Each line below with the string "holds" should be copied.

Items from a dataset:
=== Begin Enclosure ===

**src/design/lpfd_pkg.sv**
```systemverilog
`timescale 1ns / 1ps

package lpfd_pkg;

    // Header layout, byte offsets into the message
    localparam int unsigned HEADER_BYTES = 14;
    localparam int unsigned CountWidth   = 4;
    localparam logic [CountWidth-1:0] OFS_SENDER   = 4'd0;
    localparam logic [CountWidth-1:0] OFS_RECEIVER = 4'd1;
    localparam logic [CountWidth-1:0] OFS_MSG_ID   = 4'd2;
    localparam logic [CountWidth-1:0] OFS_LENGTH   = 4'd6;
    localparam logic [CountWidth-1:0] OFS_LAST     = CountWidth'(HEADER_BYTES - 1);

    // Result kinds
    localparam logic KIND_HEADER = 1'b0;
    localparam logic KIND_BODY   = 1'b1;

    typedef struct packed {
        logic               kind;
        logic [7:0]         sender_id;
        logic [7:0]         receiver_id;
        logic signed [31:0] message_id;
        logic [63:0]        body_length;
        logic [7:0]         body_byte;
        logic               last;
    } result_t;

endpackage

```
**src/design/lpfd_in_stage.sv**
```systemverilog
`timescale 1ns / 1ps

// Input register: holds one stream byte until the parser consumes it.
module lpfd_in_stage
(
    input  logic       clk,
    input  logic       rst_n,
    input  logic       s_tvalid,
    output logic       s_tready,
    input  logic [7:0] s_tdata,
    input  logic       step,
    output logic       in_valid,
    output logic [7:0] in_byte
);

    logic       valid_reg;
    logic       valid_next;
    logic [7:0] byte_reg;
    logic       load;

    assign s_tready = !valid_reg || step;
    assign load     = s_tvalid && s_tready;

    always_comb
    begin
        valid_next = valid_reg;
        if (load)
        begin
            valid_next = 1'b1;
        end
        else if (step)
        begin
            valid_next = 1'b0;
        end
    end

    always_ff @(posedge clk or negedge rst_n)
    begin
        if (!rst_n)
        begin
            valid_reg <= 1'b0;
        end
        else
        begin
            valid_reg <= valid_next;
        end
    end

    always_ff @(posedge clk)
    begin
        if (load)
        begin
            byte_reg <= s_tdata;
        end
    end

    assign in_valid = valid_reg;
    assign in_byte  = byte_reg;

endmodule

```
**src/design/lpfd_parser.sv**
```systemverilog
`timescale 1ns / 1ps

// Header collection and body countdown. One byte per step.
module lpfd_parser
(
    input  logic                   clk,
    input  logic                   rst_n,
    input  logic                   in_valid,
    input  logic [7:0]             in_byte,
    input  logic                   out_free,
    output logic                   step,
    output logic                   res_valid,
    output lpfd_pkg::result_t      res
);

    logic                                in_body_reg;
    logic                                in_body_next;
    logic [lpfd_pkg::CountWidth-1:0]     count_reg;
    logic [lpfd_pkg::CountWidth-1:0]     count_next;
    logic [7:0]                          sender_reg;
    logic [7:0]                          sender_next;
    logic [7:0]                          receiver_reg;
    logic [7:0]                          receiver_next;
    logic [31:0]                         msg_id_reg;
    logic [31:0]                         msg_id_next;
    logic [63:0]                         length_reg;
    logic [63:0]                         length_next;
    logic [63:0]                         remaining_reg;
    logic [63:0]                         remaining_next;

    always_comb
    begin
        logic [lpfd_pkg::CountWidth-1:0] id_ofs;
        logic [lpfd_pkg::CountWidth-1:0] len_ofs;
        logic                            fin;

        id_ofs         = count_reg - lpfd_pkg::OFS_MSG_ID;
        len_ofs        = count_reg - lpfd_pkg::OFS_LENGTH;
        fin            = (remaining_reg[63:1] == 63'd0);

        in_body_next   = in_body_reg;
        count_next     = count_reg;
        sender_next    = sender_reg;
        receiver_next  = receiver_reg;
        msg_id_next    = msg_id_reg;
        length_next    = length_reg;
        remaining_next = remaining_reg;
        res_valid      = 1'b0;
        res.kind       = lpfd_pkg::KIND_HEADER;
        res.body_byte  = 8'd0;
        res.last       = 1'b0;

        if (in_body_reg)
        begin
            res_valid     = 1'b1;
            res.kind      = lpfd_pkg::KIND_BODY;
            res.body_byte = in_byte;
            res.last      = fin;
            if (remaining_reg != 64'd0)
            begin
                remaining_next = remaining_reg - 64'd1;
            end
            if (fin)
            begin
                in_body_next = 1'b0;
                count_next   = lpfd_pkg::OFS_SENDER;
            end
        end
        else
        begin
            if (count_reg == lpfd_pkg::OFS_SENDER)
            begin
                sender_next = in_byte;
            end
            else if (count_reg == lpfd_pkg::OFS_RECEIVER)
            begin
                receiver_next = in_byte;
            end
            else if (count_reg < lpfd_pkg::OFS_LENGTH)
            begin
                msg_id_next[{id_ofs[1:0], 3'b000} +: 8] = in_byte;
            end
            else
            begin
                length_next[{len_ofs[2:0], 3'b000} +: 8] = in_byte;
            end

            if (count_reg == lpfd_pkg::OFS_LAST)
            begin
                // header complete: a zero-length body closes the message here
                count_next = lpfd_pkg::OFS_SENDER;
                res_valid  = 1'b1;
                if (length_next == 64'd0)
                begin
                    res.last = 1'b1;
                end
                else
                begin
                    remaining_next = length_next;
                    in_body_next   = 1'b1;
                end
            end
            else
            begin
                count_next = count_reg + 1'b1;
            end
        end

        res.sender_id   = sender_next;
        res.receiver_id = receiver_next;
        res.message_id  = $signed(msg_id_next);
        res.body_length = length_next;
    end

    assign step = in_valid && (!res_valid || out_free);

    always_ff @(posedge clk or negedge rst_n)
    begin
        if (!rst_n)
        begin
            in_body_reg   <= 1'b0;
            count_reg     <= lpfd_pkg::OFS_SENDER;
            sender_reg    <= 8'd0;
            receiver_reg  <= 8'd0;
            msg_id_reg    <= 32'd0;
            length_reg    <= 64'd0;
            remaining_reg <= 64'd0;
        end
        else if (step)
        begin
            in_body_reg   <= in_body_next;
            count_reg     <= count_next;
            sender_reg    <= sender_next;
            receiver_reg  <= receiver_next;
            msg_id_reg    <= msg_id_next;
            length_reg    <= length_next;
            remaining_reg <= remaining_next;
        end
    end

endmodule

```
**src/design/lpfd_out_stage.sv**
```systemverilog
`timescale 1ns / 1ps

// Result register on the master side.
module lpfd_out_stage
(
    input  logic               clk,
    input  logic               rst_n,
    input  logic               load,
    input  lpfd_pkg::result_t  res,
    output logic               out_free,
    output logic               m_tvalid,
    input  logic               m_tready,
    output lpfd_pkg::result_t  held
);

    logic              valid_reg;
    logic              valid_next;
    lpfd_pkg::result_t res_reg;

    assign out_free = !valid_reg || m_tready;

    always_comb
    begin
        valid_next = valid_reg;
        if (load)
        begin
            valid_next = 1'b1;
        end
        else if (m_tready)
        begin
            valid_next = 1'b0;
        end
    end

    always_ff @(posedge clk or negedge rst_n)
    begin
        if (!rst_n)
        begin
            valid_reg <= 1'b0;
        end
        else
        begin
            valid_reg <= valid_next;
        end
    end

    always_ff @(posedge clk)
    begin
        if (load)
        begin
            res_reg <= res;
        end
    end

    assign m_tvalid = valid_reg;
    assign held     = res_reg;

endmodule

```
**src/design/length_prefixed_frame_deframer_top.sv**
```systemverilog
`timescale 1ns / 1ps

// Channel   Dir  tdata (low bit first)                               tuser  tlast
// s_*       in   in_byte[7:0]                                        -      -
// m_*       out  sender_id[7:0], receiver_id[7:0], message_id[31:0], kind   last
//                body_length[63:0], body_byte[7:0] (120 bits)
//
// One byte per cycle sustained while m_tready holds high: input register -> parser -> result register.
// An accepted byte is held in the input register, and its result in the result register.
// rst_n clears the parser back to header collection and empties both registers.
// A stall on m_tready holds the result register; the parser keeps consuming
// header bytes that make no result, and s_tready drops only once both
// registers are full.
module length_prefixed_frame_deframer_top
(
    input  logic         clk,
    input  logic         rst_n,
    // slave side: one stream byte per beat
    input  logic         s_tvalid,
    output logic         s_tready,
    input  logic [7:0]   s_tdata,     // in_byte[7:0]
    // master side: one result per beat
    output logic         m_tvalid,
    input  logic         m_tready,
    output logic [119:0] m_tdata,     // sender_id, receiver_id, message_id,
                                      // body_length, body_byte
    output logic         m_tuser,     // kind: 0 header, 1 body byte
    output logic         m_tlast      // end of message
);

    logic              in_valid;
    logic [7:0]        in_byte;
    logic              step;
    logic              res_valid;
    logic              out_free;
    lpfd_pkg::result_t res;
    lpfd_pkg::result_t held;

    lpfd_in_stage u_in_stage
    (
        .clk      (clk),
        .rst_n    (rst_n),
        .s_tvalid (s_tvalid),
        .s_tready (s_tready),
        .s_tdata  (s_tdata),
        .step     (step),
        .in_valid (in_valid),
        .in_byte  (in_byte)
    );

    lpfd_parser u_parser
    (
        .clk       (clk),
        .rst_n     (rst_n),
        .in_valid  (in_valid),
        .in_byte   (in_byte),
        .out_free  (out_free),
        .step      (step),
        .res_valid (res_valid),
        .res       (res)
    );

    // a result is written only on a step that produces one
    lpfd_out_stage u_out_stage
    (
        .clk      (clk),
        .rst_n    (rst_n),
        .load     (step && res_valid),
        .res      (res),
        .out_free (out_free),
        .m_tvalid (m_tvalid),
        .m_tready (m_tready),
        .held     (held)
    );

    assign m_tdata = {held.body_byte, held.body_length, held.message_id,
                      held.receiver_id, held.sender_id};
    assign m_tuser = held.kind;
    assign m_tlast = held.last;

endmodule

```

=== End Enclosure ===

**Response to this task**
// Input register: holds one stream byte until the parser consumes it.
// One byte per cycle sustained while m_tready holds high: input register -> parser -> result register.
// A stall on m_tready holds the result register; the parser keeps consuming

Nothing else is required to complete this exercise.